Pablo Villanueva Perez

Understanding three Dimensional (3D) fundamental processes is crucial for academic and industrial applications. Nowadays, X-ray time-resolved tomography, or tomoscopy, is a leading technique for in situ and operando 4D (3D+time) characterization. Despite its ability to achieve 1000 tomograms per second at large-scale X-ray facilities, its applicability is limited by the centrifugal forces exerted on samples and the challenges of developing suitable environments for such high-speed studies.

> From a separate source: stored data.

### config.mk
export PLATFORM = sky130hd
export DESIGN_NAME = seven_seg_scan_mux
export DESIGN_NICKNAME = d
export VERILOG_FILES = /design/src/rtl/seven_seg_scan_mux.sv
export SDC_FILE = /design/constraint.sdc
export NUM_CORES = 1
export LEC_CHECK = 0
export BUFFER_PORTS_ARGS = -buffer_cell sky130_fd_sc_hd__buf_2
export CORE_MARGIN = 2
export CORE_UTILIZATION = 54
export CTS_BUF_LIST = sky130_fd_sc_hd__clkbuf_4
export CTS_CLUSTER_DIAMETER = 30
export DETAILED_ROUTE_END_ITERATION = 8
export PLACE_DENSITY = 0.75
export SKIP_CTS_REPAIR_TIMING = 1
export SYNTH_ARGS = -nofsm -noshare
export SYNTH_HDL_FRONTEND = slang
export SYNTH_SLANG_ARGS = --single-unit
### constraint.sdc
create_clock -name clk -period 2.3 [get_ports clk]
set_input_delay 0 -clock clk [delete_from_list [all_inputs] [get_ports clk]]
set_output_delay 0 -clock clk [all_outputs]
set_load 0.05 [all_outputs]
`src/rtl/pc_fetch_unit.sv`:
```
// Program counter and instruction fetch stage: fetches from instruction memory over req/ack,
// issues to decode over valid/ready, then waits for the branch unit's next PC.
module pc_fetch_unit #(
  parameter logic [31:0] RESET_PC = 32'h0000_0000
) (
  input  logic        clk,
  input  logic        rst,
  input  logic [31:0] NPC,
  input  logic        NPC_valid,
  input  logic        HALT,
  output logic        imem_req,
  output logic [31:0] imem_addr,
  input  logic [31:0] imem_rdata,
  input  logic        imem_ack,
  output logic [31:0] INSTR,
  output logic        INSTR_valid,
  input  logic        INSTR_ready,
  output logic [31:0] PC,
  output logic [31:0] PC_plus_4,
  output logic        HALTED,
  output logic        MISALIGN,
  output logic [31:0] INSTR_COUNT
);

  // state    | meaning
  // IDLE     | single dead cycle after reset
  // FETCH    | imem_req high, waiting for imem_ack
  // ISSUE    | INSTR_valid high, waiting for INSTR_ready
  // WAIT_NPC | instruction issued, waiting for NPC_valid from execute
  // HALT_ST  | stopped by HALT or misaligned NPC; only rst leaves
  typedef enum logic [2:0] {
    IDLE     = 3'd0,
    FETCH    = 3'd1,
    ISSUE    = 3'd2,
    WAIT_NPC = 3'd3,
    HALT_ST  = 3'd4
  } state_t;

  state_t state, state_nxt;
  logic   halt_pending;
  logic   npc_take;
  logic   npc_misaligned;

  assign npc_take       = (state == WAIT_NPC) && NPC_valid;
  assign npc_misaligned = (NPC[1:0] != 2'b00);

  always_comb begin
    state_nxt = state;
    case (state)
      IDLE:     state_nxt = FETCH;
      FETCH:    if (imem_ack) state_nxt = ISSUE;
      ISSUE:    if (INSTR_ready) state_nxt = WAIT_NPC;
      WAIT_NPC: begin
        if (NPC_valid) begin
          if (npc_misaligned || halt_pending || HALT) state_nxt = HALT_ST;
          else                                         state_nxt = FETCH;
        end
      end
      HALT_ST:  state_nxt = HALT_ST;
      default:  state_nxt = IDLE;
    endcase
  end

  assign imem_req    = (state == FETCH);
  assign INSTR_valid = (state == ISSUE);
  assign HALTED      = (state == HALT_ST);
  assign imem_addr   = PC;
  assign PC_plus_4   = PC + 32'd4;

  always_ff @(posedge clk) begin
    if (rst) begin
      state        <= IDLE;
      PC           <= RESET_PC;
      INSTR        <= 32'd0;
      MISALIGN     <= 1'b0;
      INSTR_COUNT  <= 32'd0;
      halt_pending <= 1'b0;
    end else begin
      state <= state_nxt;
      if ((state == FETCH) && imem_ack) INSTR <= imem_rdata;
      if ((state == ISSUE) && INSTR_ready) INSTR_COUNT <= INSTR_COUNT + 32'd1;
      if (npc_take) begin
        if (npc_misaligned) MISALIGN <= 1'b1;
        else                PC       <= NPC;
      end
      // A halt request is held until the next instruction boundary.
      if ((state != HALT_ST) && HALT) halt_pending <= 1'b1;
    end
  end

endmodule

```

Here, Super Time-Resolved Tomography (STRT) is introduced, an approach that has the potential to enhance the temporal resolution of tomoscopy by at least an order of magnitude while preserving spatial resolution. STRT exploits a 4D Deep Learning (DL) reconstruction algorithm to produce high-fidelity 3D reconstructions at each time point, retrieved from a significantly reduced angular range of a few degrees compared to the 0–180° of traditional tomoscopy. Thus, STRT enhances the temporal resolution compared to tomoscopy by a factor equal to the ratio between 180° and the angular ranges used by STRT. In this work, the 4D capabilities of STRT were validated through simulations and experiments on droplet collision simulations and additive manufacturing processes. It is anticipated that STRT will significantly expand the capabilities of 4D X-ray imaging, enabling previously unattainable studies in both academic and industrial contexts, such as materials formation and mechanical testing.